It looks like Twitter is making great progress on a reviewing feature that would add more context to Tweets. This is a great step towards making Twitter maximum fun.
Just a couple of hours after I posted '“Let’s make Twitter maximum fun!” How to have maximum free speech and great content for everyone on Twitter', Jason Calcanis and Molly Wood at This Week in Startups talked about a pilot Twitter feature on called Bird Watch. Hey, that sounds like a version of #6, “reviewing and meta reviewing” from my list of recommendations! Two hours from my wish to Twitter delivering! If only all my product ideas were executed so quickly! 😄
It turns out that Bird Watch was announced back in January, 2021 on Twitter’s blog.
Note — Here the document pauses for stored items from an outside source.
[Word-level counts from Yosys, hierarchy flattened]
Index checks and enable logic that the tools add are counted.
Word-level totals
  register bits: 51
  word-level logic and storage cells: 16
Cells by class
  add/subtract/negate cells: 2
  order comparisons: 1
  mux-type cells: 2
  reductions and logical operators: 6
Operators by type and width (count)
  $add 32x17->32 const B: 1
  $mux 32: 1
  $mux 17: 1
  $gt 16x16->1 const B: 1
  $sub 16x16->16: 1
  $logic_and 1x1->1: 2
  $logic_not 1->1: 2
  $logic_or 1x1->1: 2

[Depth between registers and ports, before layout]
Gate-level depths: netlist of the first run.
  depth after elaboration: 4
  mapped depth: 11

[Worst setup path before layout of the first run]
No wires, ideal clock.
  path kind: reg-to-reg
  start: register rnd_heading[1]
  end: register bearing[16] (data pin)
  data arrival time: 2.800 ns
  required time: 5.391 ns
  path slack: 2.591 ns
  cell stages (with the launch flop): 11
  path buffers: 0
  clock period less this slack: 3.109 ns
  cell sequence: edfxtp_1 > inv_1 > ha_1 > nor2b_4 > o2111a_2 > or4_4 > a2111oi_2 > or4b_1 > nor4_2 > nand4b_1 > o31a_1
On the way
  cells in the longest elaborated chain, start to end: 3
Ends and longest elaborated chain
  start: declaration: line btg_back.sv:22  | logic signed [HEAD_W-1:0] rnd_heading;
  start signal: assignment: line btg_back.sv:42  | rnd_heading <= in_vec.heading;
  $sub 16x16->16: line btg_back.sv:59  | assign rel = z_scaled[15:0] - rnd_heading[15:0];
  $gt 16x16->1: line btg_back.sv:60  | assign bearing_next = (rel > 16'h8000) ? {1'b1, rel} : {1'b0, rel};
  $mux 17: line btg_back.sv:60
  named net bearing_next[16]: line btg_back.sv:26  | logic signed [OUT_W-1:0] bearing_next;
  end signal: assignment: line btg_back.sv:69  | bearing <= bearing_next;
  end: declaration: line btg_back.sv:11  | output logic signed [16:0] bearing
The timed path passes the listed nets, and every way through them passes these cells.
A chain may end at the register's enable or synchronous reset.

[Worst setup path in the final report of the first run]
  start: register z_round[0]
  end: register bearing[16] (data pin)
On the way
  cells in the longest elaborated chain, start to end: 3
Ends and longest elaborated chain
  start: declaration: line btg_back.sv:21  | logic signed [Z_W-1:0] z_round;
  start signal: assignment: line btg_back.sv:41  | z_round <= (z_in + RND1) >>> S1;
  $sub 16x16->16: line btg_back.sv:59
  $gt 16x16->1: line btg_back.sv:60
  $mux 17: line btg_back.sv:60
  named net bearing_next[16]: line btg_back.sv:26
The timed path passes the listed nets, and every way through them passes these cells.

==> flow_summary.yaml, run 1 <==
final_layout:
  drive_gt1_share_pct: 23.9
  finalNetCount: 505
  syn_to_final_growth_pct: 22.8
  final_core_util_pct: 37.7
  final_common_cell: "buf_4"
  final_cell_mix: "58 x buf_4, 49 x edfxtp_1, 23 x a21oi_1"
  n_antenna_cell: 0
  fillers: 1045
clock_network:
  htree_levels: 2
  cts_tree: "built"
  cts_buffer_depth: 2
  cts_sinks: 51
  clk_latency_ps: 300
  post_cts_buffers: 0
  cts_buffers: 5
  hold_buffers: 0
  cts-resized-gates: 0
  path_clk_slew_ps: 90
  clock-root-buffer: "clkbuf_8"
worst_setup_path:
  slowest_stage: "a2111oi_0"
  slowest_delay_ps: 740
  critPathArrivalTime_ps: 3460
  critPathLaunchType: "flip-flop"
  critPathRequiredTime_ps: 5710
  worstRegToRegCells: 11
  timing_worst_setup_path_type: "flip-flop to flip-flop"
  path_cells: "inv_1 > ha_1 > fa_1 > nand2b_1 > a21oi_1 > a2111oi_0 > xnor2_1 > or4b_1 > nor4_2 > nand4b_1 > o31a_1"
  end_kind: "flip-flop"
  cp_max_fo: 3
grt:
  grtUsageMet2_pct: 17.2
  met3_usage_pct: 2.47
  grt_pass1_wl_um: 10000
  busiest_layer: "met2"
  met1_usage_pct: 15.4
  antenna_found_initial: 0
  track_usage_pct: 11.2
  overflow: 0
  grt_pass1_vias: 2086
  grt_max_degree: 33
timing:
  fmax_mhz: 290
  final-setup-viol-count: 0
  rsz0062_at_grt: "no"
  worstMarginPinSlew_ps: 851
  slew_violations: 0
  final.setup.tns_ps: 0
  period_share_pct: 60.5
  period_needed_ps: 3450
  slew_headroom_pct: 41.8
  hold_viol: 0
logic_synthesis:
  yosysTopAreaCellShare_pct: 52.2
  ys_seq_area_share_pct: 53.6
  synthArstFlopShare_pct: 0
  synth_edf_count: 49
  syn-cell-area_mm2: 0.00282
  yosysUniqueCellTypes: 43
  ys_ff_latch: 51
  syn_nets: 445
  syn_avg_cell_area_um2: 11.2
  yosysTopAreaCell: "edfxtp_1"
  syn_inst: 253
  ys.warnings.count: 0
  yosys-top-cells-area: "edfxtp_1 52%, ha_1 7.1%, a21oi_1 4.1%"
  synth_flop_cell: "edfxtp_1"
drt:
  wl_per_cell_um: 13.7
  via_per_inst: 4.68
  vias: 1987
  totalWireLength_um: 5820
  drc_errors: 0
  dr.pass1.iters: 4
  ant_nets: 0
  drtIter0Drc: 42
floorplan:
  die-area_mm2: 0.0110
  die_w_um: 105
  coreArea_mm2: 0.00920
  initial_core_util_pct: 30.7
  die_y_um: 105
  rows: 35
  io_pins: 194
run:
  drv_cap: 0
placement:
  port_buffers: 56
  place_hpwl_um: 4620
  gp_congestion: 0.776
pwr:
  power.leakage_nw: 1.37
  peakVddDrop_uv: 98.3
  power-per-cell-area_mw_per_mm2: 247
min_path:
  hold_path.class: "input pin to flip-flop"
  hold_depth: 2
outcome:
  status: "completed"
<file path="config.mk">
export PLATFORM = sky130hd
export DESIGN_NAME = utf8_stream_decoder_core
export DESIGN_NICKNAME = d
export VERILOG_FILES = /design/src/sv/utf8sd_pkg.sv /design/src/sv/utf8sd_decode.sv /design/src/sv/utf8_stream_decoder_core.sv
export VERILOG_INCLUDE_DIRS = /design/src /design/src/sv
export SDC_FILE = /design/constraint.sdc
export NUM_CORES = 1
export LEC_CHECK = 0
export ABC_AREA = 1
export CAP_MARGIN = 10
export CORE_UTILIZATION = 60
export CTS_BUF_LIST = sky130_fd_sc_hd__clkbuf_8
export DETAILED_ROUTE_END_ITERATION = 10
export DONT_BUFFER_PORTS = 1
export GPL_TIMING_DRIVEN = 0
export PLACE_DENSITY = 0.82
export SYNTH_ARGS = -nofsm -noshare
export SYNTH_HDL_FRONTEND = slang
export SYNTH_HIERARCHICAL = 1
export SYNTH_SLANG_ARGS = --single-unit
</file>
<file path="constraint.sdc">
create_clock -name clk -period 3.25 [get_ports clk]
set_input_delay 0.1625 -clock clk [delete_from_list [all_inputs] [get_ports clk]]
set_output_delay 0.1625 -clock clk [all_outputs]
set_load 0.01 [all_outputs]
</file>
<file path="src/sv/utf8_stream_decoder_core_assert.svh">
// Assertion macros for the UTF-8 stream decoder.
// Used by the RTL files in this folder; expects clk and rst_n in scope.
`ifndef UTF8_STREAM_DECODER_CORE_ASSERT_SVH
`define UTF8_STREAM_DECODER_CORE_ASSERT_SVH
`ifndef SYNTHESIS
// Property checked on every clock edge once reset is released.
`define UTF8SD_ASSERT(lbl, prop) \
  lbl: assert property (@(posedge clk) disable iff (!rst_n) prop) \
    else $error("utf8sd assertion failed");
// Property checked on every clock edge, reset included.
`define UTF8SD_ASSERT_ALWAYS(lbl, prop) \
  lbl: assert property (@(posedge clk) prop) \
    else $error("utf8sd assertion failed");
`else
`define UTF8SD_ASSERT(lbl, prop)
`define UTF8SD_ASSERT_ALWAYS(lbl, prop)
`endif
`endif

</file>
<file path="src/sv/utf8sd_pkg.sv">
// Shared types and constants for the UTF-8 stream decoder.
// No dependencies.
package utf8sd_pkg;

  localparam int BYTE_W  = 8;
  localparam int CP_W    = 21;
  localparam int BUF_N   = 4;   // pending bytes plus the new one
  localparam int AVAIL_W = 3;   // holds 0..BUF_N

  localparam logic [CP_W-1:0] REPL_CHAR = 21'h00FFFD;
  localparam logic [CP_W-1:0] MAX_CP    = 21'h10FFFF;

  typedef logic [BYTE_W-1:0] byte_t;

  // Verdict of the decode unit on the sequence at the buffer head
  typedef struct packed {
    logic              stop;      // sequence undecided, keep bytes pending
    logic [CP_W-1:0]   code_point;
    logic              replaced;
    logic [AVAIL_W-1:0] consume;  // bytes used by this result (1..4)
  } dec_res_t;

endpackage

</file>
<file path="src/sv/utf8sd_decode.sv">
// Decode unit: judges the UTF-8 sequence at the head of the byte buffer.
// Depends on utf8sd_pkg.
module utf8sd_decode (
  input  utf8sd_pkg::byte_t                 buf0,
  input  utf8sd_pkg::byte_t                 buf1,
  input  utf8sd_pkg::byte_t                 buf2,
  input  utf8sd_pkg::byte_t                 buf3,
  input  logic [utf8sd_pkg::AVAIL_W-1:0]    avail,
  input  logic                              eos,
  output utf8sd_pkg::dec_res_t              res
);

  logic [utf8sd_pkg::AVAIL_W-1:0] len;
  logic [utf8sd_pkg::CP_W-1:0]    scalar;
  logic                           cont_ok;
  logic                           second_ok;
  logic                           c1, c2, c3;

  // Sequence length from the lead byte
  always_comb begin
    if (buf0 >= 8'hC2 && buf0 <= 8'hDF) begin
      len = 3'd2;
    end else if (buf0 >= 8'hE0 && buf0 <= 8'hEF) begin
      len = 3'd3;
    end else if (buf0 >= 8'hF0 && buf0 <= 8'hF4) begin
      len = 3'd4;
    end else begin
      len = 3'd1;
    end
  end

  assign c1 = (buf1[7:6] == 2'b10);
  assign c2 = (buf2[7:6] == 2'b10);
  assign c3 = (buf3[7:6] == 2'b10);

  // Scalar assembly and continuation checks
  always_comb begin
    case (len)
      3'd2: begin
        scalar  = {10'd0, buf0[4:0], buf1[5:0]};
        cont_ok = c1;
      end
      3'd3: begin
        scalar  = {5'd0, buf0[3:0], buf1[5:0], buf2[5:0]};
        cont_ok = c1 && c2;
      end
      3'd4: begin
        scalar  = {buf0[2:0], buf1[5:0], buf2[5:0], buf3[5:0]};
        cont_ok = c1 && c2 && c3;
      end
      default: begin
        scalar  = {13'd0, buf0};
        cont_ok = 1'b1;
      end
    endcase
  end

  // Overlong, surrogate and above-range forms, judged on the second byte
  assign second_ok = !((buf0 == 8'hE0 && buf1 < 8'hA0) ||
                       (buf0 == 8'hED && buf1 >= 8'hA0) ||
                       (buf0 == 8'hF0 && buf1 < 8'h90) ||
                       (buf0 == 8'hF4 && buf1 >= 8'h90));

  // Verdict
  always_comb begin
    res.stop       = 1'b0;
    res.code_point = utf8sd_pkg::REPL_CHAR;
    res.replaced   = 1'b1;
    res.consume    = 3'd1;
    if (len == 3'd1) begin
      // single byte: ASCII passes, anything else is a stray byte
      if (!buf0[7]) begin
        res.code_point = scalar;
        res.replaced   = 1'b0;
      end
    end else if (len > avail) begin
      // cut short: wait for more bytes unless the string ends here
      res.stop = !eos;
    end else if (cont_ok && second_ok && scalar <= utf8sd_pkg::MAX_CP) begin
      res.code_point = scalar;
      res.replaced   = 1'b0;
      res.consume    = len;
    end
  end

endmodule

</file>
<file path="src/sv/utf8_stream_decoder_core.sv">
// UTF-8 stream decoder: takes one byte per item (with an end-of-string flag) and
// gives Unicode code points, U+FFFD with out_replaced set for each bad lead or
// stray byte. A single decode unit judges one sequence per cycle unless out_ready
// stalls, and the sequencer shifts the 4-byte buffer by what it consumed; the next
// byte is taken only once the last one's results are out or its bytes are left pending.
// in_ready is high only between items. Depends on utf8sd_pkg, utf8sd_decode.
`include "utf8_stream_decoder_core_assert.svh"
module utf8_stream_decoder_core (
  input  logic                          clk,
  input  logic                          rst_n,
  input  logic                          in_valid,
  output logic                          in_ready,
  input  logic [utf8sd_pkg::BYTE_W-1:0] in_data_byte,
  input  logic                          in_end_of_string,
  output logic                          out_valid,
  input  logic                          out_ready,
  output logic [utf8sd_pkg::CP_W-1:0]   out_code_point,
  output logic                          out_replaced,
  output logic                          out_last_of_string
);

  localparam logic ST_IDLE = 1'b0;
  localparam logic ST_RUN  = 1'b1;

  logic                            state_r, state_nxt;
  utf8sd_pkg::byte_t               buf_r   [utf8sd_pkg::BUF_N];
  utf8sd_pkg::byte_t               buf_nxt [utf8sd_pkg::BUF_N];
  logic [utf8sd_pkg::AVAIL_W-1:0]  avail_r, avail_nxt;
  logic                            eos_r, eos_nxt;
  logic                            out_valid_r, out_valid_nxt;
  logic [utf8sd_pkg::CP_W-1:0]     out_cp_r, out_cp_nxt;
  logic                            out_rep_r, out_rep_nxt;
  logic                            out_last_r, out_last_nxt;

  utf8sd_pkg::dec_res_t            dec;
  logic [utf8sd_pkg::AVAIL_W-1:0]  remain;
  logic                            slot_free;
  logic                            in_fire;

  utf8sd_decode u_decode (
    .buf0  (buf_r[0]),
    .buf1  (buf_r[1]),
    .buf2  (buf_r[2]),
    .buf3  (buf_r[3]),
    .avail (avail_r),
    .eos   (eos_r),
    .res   (dec)
  );

  assign in_ready  = (state_r == ST_IDLE);
  assign in_fire   = in_valid && in_ready;
  assign slot_free = !out_valid_r || out_ready;
  assign remain    = avail_r - dec.consume;

  // Sequencer: load the new byte behind the pending ones, then decode one sequence
  // per cycle while the result slot is free, shifting the buffer down by what was consumed
  always_comb begin
    state_nxt     = state_r;
    avail_nxt     = avail_r;
    eos_nxt       = eos_r;
    out_valid_nxt = out_valid_r && !out_ready;
    out_cp_nxt    = out_cp_r;
    out_rep_nxt   = out_rep_r;
    out_last_nxt  = out_last_r;
    for (int i = 0; i < utf8sd_pkg::BUF_N; i++) begin
      buf_nxt[i] = buf_r[i];
    end
    unique case (state_r)
      ST_IDLE: begin
        if (in_fire) begin
          buf_nxt[avail_r[1:0]] = in_data_byte;
          avail_nxt             = avail_r + 3'd1;
          eos_nxt               = in_end_of_string;
          state_nxt             = ST_RUN;
        end
      end
      ST_RUN: begin
        if (slot_free) begin
          if (dec.stop) begin
            state_nxt = ST_IDLE;
          end else begin
            out_valid_nxt = 1'b1;
            out_cp_nxt    = dec.code_point;
            out_rep_nxt   = dec.replaced;
            out_last_nxt  = eos_r && (remain == '0);
            avail_nxt     = remain;
            if (remain == '0) begin
              state_nxt = ST_IDLE;
            end
            case (dec.consume)
              3'd1: begin
                buf_nxt[0] = buf_r[1];
                buf_nxt[1] = buf_r[2];
                buf_nxt[2] = buf_r[3];
              end
              3'd2: begin
                buf_nxt[0] = buf_r[2];
                buf_nxt[1] = buf_r[3];
              end
              3'd3: begin
                buf_nxt[0] = buf_r[3];
              end
              default: begin
                // whole buffer used, contents no longer read
              end
            endcase
          end
        end
      end
      default: begin
        state_nxt = ST_IDLE;
      end
    endcase
  end

  // Control state
  always_ff @(posedge clk) begin
    if (!rst_n) begin
      state_r     <= ST_IDLE;
      avail_r     <= '0;
      out_valid_r <= 1'b0;
    end else begin
      state_r     <= state_nxt;
      avail_r     <= avail_nxt;
      out_valid_r <= out_valid_nxt;
    end
  end

  // Payload registers
  always_ff @(posedge clk) begin
    eos_r      <= eos_nxt;
    out_cp_r   <= out_cp_nxt;
    out_rep_r  <= out_rep_nxt;
    out_last_r <= out_last_nxt;
    for (int i = 0; i < utf8sd_pkg::BUF_N; i++) begin
      buf_r[i] <= buf_nxt[i];
    end
  end

  assign out_valid          = out_valid_r;
  assign out_code_point     = out_cp_r;
  assign out_replaced       = out_rep_r;
  assign out_last_of_string = out_last_r;

  // Between items at most three bytes stay pending
  `UTF8SD_ASSERT(a_pending_max, (state_r == ST_IDLE) |-> (avail_r <= 3'd3))
  // While decoding the buffer is never empty
  `UTF8SD_ASSERT(a_run_nonempty, (state_r == ST_RUN) |-> (avail_r != '0 && avail_r <= 3'd4))
  // A sequence is only left undecided when the string goes on
  `UTF8SD_ASSERT(a_stop_no_eos, (state_r == ST_RUN && dec.stop) |-> !eos_r)
  // Once the last result of a string is shown, nothing stays pending
  `UTF8SD_ASSERT(a_last_flush,
    (state_r == ST_IDLE && out_valid_r && out_last_r) |-> (avail_r == '0))
  // Reset leaves the block ready with nothing to show
  `UTF8SD_ASSERT_ALWAYS(a_reset_clear, !rst_n |=> (!out_valid_r && state_r == ST_IDLE))

endmodule

</file>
This was the first I’d heard of it though.
Here’s the discussion from This Week in Startups, including some leaked screen shots:
Who are you and what have you done with Twitter?
It sounds like a big step in the right direction and potentially very different than what Twitter has done before.
Twitter is relying on its users to help improve the quality of its content rather than relying on centralized decision making at Twitter HQ. I don’t know that we’ve seen this from them before. This seems much more likely to scale well. It also looks like it will be nuanced and have multiple points of view, unlike the single perspective that similar fact check and warning messages that Twitter provided in the past.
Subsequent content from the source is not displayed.